[Dataset entries]

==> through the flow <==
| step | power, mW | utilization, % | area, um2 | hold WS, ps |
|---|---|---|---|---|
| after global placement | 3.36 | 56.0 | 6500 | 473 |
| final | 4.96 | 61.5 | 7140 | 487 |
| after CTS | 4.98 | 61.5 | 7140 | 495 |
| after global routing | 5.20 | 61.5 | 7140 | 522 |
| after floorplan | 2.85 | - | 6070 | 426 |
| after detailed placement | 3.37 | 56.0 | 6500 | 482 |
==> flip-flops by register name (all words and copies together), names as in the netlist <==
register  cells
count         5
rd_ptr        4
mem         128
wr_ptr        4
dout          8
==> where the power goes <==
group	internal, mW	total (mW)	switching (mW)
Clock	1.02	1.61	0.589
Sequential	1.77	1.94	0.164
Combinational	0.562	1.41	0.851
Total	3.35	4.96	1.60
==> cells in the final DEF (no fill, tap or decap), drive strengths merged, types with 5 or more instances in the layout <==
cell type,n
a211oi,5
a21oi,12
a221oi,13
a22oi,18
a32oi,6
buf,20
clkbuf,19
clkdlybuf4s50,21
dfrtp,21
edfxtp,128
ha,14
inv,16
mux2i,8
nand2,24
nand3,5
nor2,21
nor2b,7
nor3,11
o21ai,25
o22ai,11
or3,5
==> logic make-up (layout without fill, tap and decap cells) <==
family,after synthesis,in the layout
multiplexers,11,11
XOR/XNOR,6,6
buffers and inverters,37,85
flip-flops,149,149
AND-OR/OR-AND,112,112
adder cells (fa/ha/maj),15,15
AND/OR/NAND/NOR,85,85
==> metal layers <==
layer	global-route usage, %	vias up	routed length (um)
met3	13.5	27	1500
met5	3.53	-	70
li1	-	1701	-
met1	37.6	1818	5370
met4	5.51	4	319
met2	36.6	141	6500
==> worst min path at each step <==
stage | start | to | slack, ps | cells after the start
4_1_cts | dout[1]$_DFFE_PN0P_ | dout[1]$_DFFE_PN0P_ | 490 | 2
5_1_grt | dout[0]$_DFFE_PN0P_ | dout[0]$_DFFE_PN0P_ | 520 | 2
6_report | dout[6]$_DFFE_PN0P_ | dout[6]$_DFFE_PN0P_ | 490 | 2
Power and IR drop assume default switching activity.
### flow/run.sh
#!/bin/bash
# OpenROAD 26Q1-2900-gdf79404cd8, Yosys 0.63+post, stock flow scripts
make -C /OpenROAD-flow-scripts/flow DESIGN_CONFIG=/design/flow/config.mk WORK_HOME=/design/flow/orfs finish
### flow/config.mk
export PLATFORM = sky130hd
export DESIGN_NAME = sync_fifo_ptr
export DESIGN_NICKNAME = sync_fifo_ptr
export VERILOG_FILES = /design/flow/design.v
export SDC_FILE = /design/flow/constraint.sdc
export NUM_CORES = 4
export LEC_CHECK = 1
export CORE_UTILIZATION = 40
### flow/constraint.sdc
current_design sync_fifo_ptr

set clk_period 3.3
set clk_io_pct 0.2

create_clock -name clk0 -period $clk_period [get_ports {clk}]

set non_clock_inputs [all_inputs -no_clocks]
set_input_delay [expr $clk_period * $clk_io_pct] -clock clk0 $non_clock_inputs
set_output_delay [expr $clk_period * $clk_io_pct] -clock clk0 [all_outputs]
### flow/design.v
module sync_fifo_ptr #(
    parameter WIDTH = 8,
    parameter DEPTH = 16
)(
    input wire clk,
    input wire rst_n,
    input wire wr_en,
    input wire [WIDTH-1:0] din,
    input wire rd_en,
    output reg [WIDTH-1:0] dout,
    output wire full,
    output wire empty
);
    localparam  ADDR_W = $clog2(DEPTH);
    reg [WIDTH-1:0] mem [0:DEPTH-1];
    reg [ADDR_W-1:0] wr_ptr, rd_ptr;
    wire [ADDR_W-1:0] wr_ptr_next = (wr_ptr == DEPTH - 1) ? 0 : wr_ptr + 1;
    wire [ADDR_W-1:0] rd_ptr_next = (rd_ptr == DEPTH - 1) ? 0 : rd_ptr + 1;
    assign empty = (wr_ptr == rd_ptr);
    assign full = (wr_ptr_next == rd_ptr);
    always @(posedge clk or negedge rst_n) begin
        if (!rst_n) begin
            wr_ptr <= 0;
        end else if (wr_en && !full) begin
            mem[wr_ptr] <= din;
            wr_ptr <= wr_ptr_next;
        end
    end
    always @(posedge clk or negedge rst_n) begin
        if (!rst_n) begin
            rd_ptr <= 0;
            dout <= 0;
        end else if (rd_en && !empty) begin
            dout <= mem[rd_ptr];
            rd_ptr <= rd_ptr_next;
        end
    end
endmodule
==> GITHUB_STEP_SUMMARY <==
### Flow metrics

| Metric | Value |
|---|---|
| Hold buffers post-CTS | `0` |
| Internal | `4.26 mW` |
| PortBufs | `21` |
| Post-cts sizing count | `0` |
| Power share of the combinational group | `34.5%` |
| Initial antenna violation count | `0` |
| Fin crit share | `96.0%` |
| Main flop type | `edfxtp_1` |
| CTS buffer count | `17` |
| RSZ-0062 raised after global routing | `false` |
| Die Height | `125 um` |
| Post-synth top area share | `63.9%` |
| Clock Skew | `0.0119 ns` |
| CP max FO | `7` |
| Largest net degree at the start of global routing | `44` |
| Avg Cell Area, Syn | `14.7 um2` |
| Min-delay worst type | `flop to flop` |
| GRT busiest layer | `met2` |
| Die area | `15,500 um2` |
| Post-synth ARST share | `11.1%` |
| Final Hold Violation Tally | `0` |
| FF-to-FF path depth | `7` |
| Top Layout Cells | `128 x edfxtp_1, 32 x nand2_1, 30 x buf_4, 21 x clkdlybuf4s50_1, 18 x nor3_1` |
| # rows | `44` |
| Die W | `125 um` |
| Initial DRC count | `242` |
| WP data arrival | `2.51 ns` |
| Tool warnings | `31` |
| CTS Buffer Depth | `2` |
| Tightest Pin Transition | `0.800 ns` |
| CTS tree | `done` |
| Antenna fix cells | `0` |
| Init Core Util | `41.2%` |
| RD Place Congestion | `0.865` |
| Critical path launch point type | `flop` |
| Endpoints failing setup | `0` |
| Endpoint class of the critical path | `primary output` |
| YS chip area | `6010 um2` |
| Number of max-cap violations | `0` |
| Netlist Area Pre-Place | `6010 um2` |
| Root Driver | `clkbuf_16` |
| Vias per cell | `5.60` |
| Pwr/cell area | `902 nW/um2` |
| First-pass GRT wire length | `22,300 um` |
| Leakage | `2.42 nW` |
| Top cell type by total area after synthesis | `edfxtp_1` |
| Distinct cell type count after synthesis | `54` |
| GRT overflow | `0` |
| Slew HR | `46.6%` |
| Syn Inst Count | `409` |
| Clock latency on the worst-skew pair | `0.42 ns` |
| Fin. max-slew vios | `0` |
| DRC viols | `0` |
| Global Route Usage Sum | `20.7%` |
| GRT met2 Usage | `29.5%` |
| Final Critical Period | `3.17 ns` |
| CP startpoint | `wr_ptr[1]` |
| Net load switching power | `2.16 mW` |
| Top cells, area | `edfxtp_1 64%, dfrtp_1 6.7%, a22oi_1 2.0%, nand2_1 2.0%, mux2_2 1.9%` |
| Grt met3 use | `13.4%` |
| Yosys cell count | `409` |
| Post-layout util | `48.8%` |
| FF-to-FF End | `dout[6]` |
| Seq pwr share | `36.4%` |
| Switching Share | `33.6%` |
| Fmax | `0.316 GHz` |
| Wire length per cell | `22.1 um` |
| Req. time, crit path | `2.64 ns` |
| Core Area | `14,600 um2` |
| Synth Warn # | `2` |
| Via Count | `3,617` |
| WL final | `14,300 um` |
| Share of cells above drive strength 1 | `16.5%` |
| Clk slew on worst S/H paths | `0.06 ns` |
| EDFF count, synth | `128` |
| TNS Setup | `0 ns` |
| Worst setup endpoint | `full` |
| I/O Pins | `22` |
| Reg-to-reg startpoint | `rd_ptr[0]` |
| Outcome | `finished clean` |
| Register share after synthesis | `70.6%` |
| CTS sink count | `144` |
| Seq cells post-synth | `144` |
| DPL Wire Length | `9060 um` |
| Number of post-CTS setup repair buffers | `0` |
| Drt first pass iters | `4` |
| M1 GR Usage | `28.4%` |
| Clock Power Share | `29.1%` |
| H-tree depth | `4` |
| Register-to-Register Setup Slack | `0.51 ns` |
| Commonest Layout Cell | `edfxtp_1` |
| Number of global-route vias before repair | `3,836` |
| Routed Antenna Nets | `0` |
| CP Class | `flop to primary output` |
| Peak VDD IR | `0.525 mV` |
| P&R area growth vs syn | `18.4%` |
==> registers in the layout (all words and copies together) (netlist names) <==
register and count:
rd_ptr 4, dout 8, mem 128, wr_ptr 4
==> per-layer routing <==
metal  share of wire [%]  wire length [um]
met1                  39              5510
met2                  46              6570
met3                  13              1880
met4                 2.3               323
met5                   0                 0
==> worst min-delay path by stage <==
stage,slack (ns),from,to,depth (start not counted)
after CTS,0.49,dout[1],dout[1],2
after global routing,0.53,dout[5],dout[5],1
final,0.48,dout[3],dout[3],2
==> power by group through the flow <==
stage | sequential [mW] | combinational, mW | clock [mW]
after CTS | 2.34 | 2.21 | 1.90
after global routing | 2.36 | 2.44 | 1.97
final | 2.34 | 2.21 | 1.87
==> cells in the mapped netlist, types with 2 or more instances <==
cell	number
nand3b_1	2
a311oi_1	2
o22ai_1	3
ha_1	8
mux2i_1	8
a22oi_1	16
nand4_1	2
buf_1	5
mux2_2	10
o211ai_1	3
a21o_1	2
inv_1	8
a2111oi_0	3
nand2_1	32
nand3_1	17
a211oi_1	2
o21ai_0	11
o31ai_1	4
o2111ai_1	2
nor3_1	18
clkbuf_1	15
nor2b_1	5
nor2_1	13
a32oi_1	4
a221oi_1	5
edfxtp_1	128
dfrtp_1	16
a22o_1	12
mux2_4	2
xor2_1	3
a222oi_1	3
a21oi_1	7
buf_6	2
a31oi_1	2
xnor2_1	5
nand2b_1	5
buf_2	7
==> stage by stage <==
step	instances	hold WS, ns	worst slack, ns	power [mW]	area, um2
3_5_place_dp	614	0.477	0.377	4.57	6540
3_3_place_gp	614	0.463	0.431	4.55	6540
2_1_floorplan	409	0.364	0.728	3.81	6010
6_report	646	0.484	0.131	6.42	7120
5_1_grt	646	0.528	0.0196	6.77	7120
4_1_cts	646	0.490	0.0657	6.44	7110
==> logic make-up (layout without fill, tap and decap cells) <==
family / count (synthesis) / count (layout) / synth area share (%)
multiplexers: 20 / 20 / 3.70
buffers and inverters: 38 / 91 / 2.83
flip-flops: 144 / 144 / 70.6
XOR/XNOR: 9 / 9 / 1.44
AND/OR/NAND/NOR: 99 / 99 / 7.93
AND-OR/OR-AND: 91 / 91 / 11.8
adder cells (fa/ha/maj): 8 / 8 / 1.66
==> cell type report <==
cell class / count / area, um2
clock inverters: 14 / 146
fillers: 1196 / 7470
well taps: 184 / 230
repair buffers: 51 / 435
flip-flops and latches: 144 / 4250
inverters: 8 / 30.0
multi-input cells: 227 / 1600
clock buffers: 18 / 429
==> critical path, cell delays in order (launching register included) <==
cell and delay [ns]:
dfrtp_1 0.47, inv_1 0.11, ha_1 0.32, xor2_1 0.14
or3_1 0.47, nor2_1 0.13, clkdlybuf4s50_1 0.47
No activity file was given, so power comes from the tool's default toggle rates.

• [Task goal] Look over the records above, and wherever a line contains the string "placement", copy that line.

• [Answer section]
| after global placement | 3.36 | 56.0 | 6500 | 473 |
| after detailed placement | 3.37 | 56.0 | 6500 | 482 |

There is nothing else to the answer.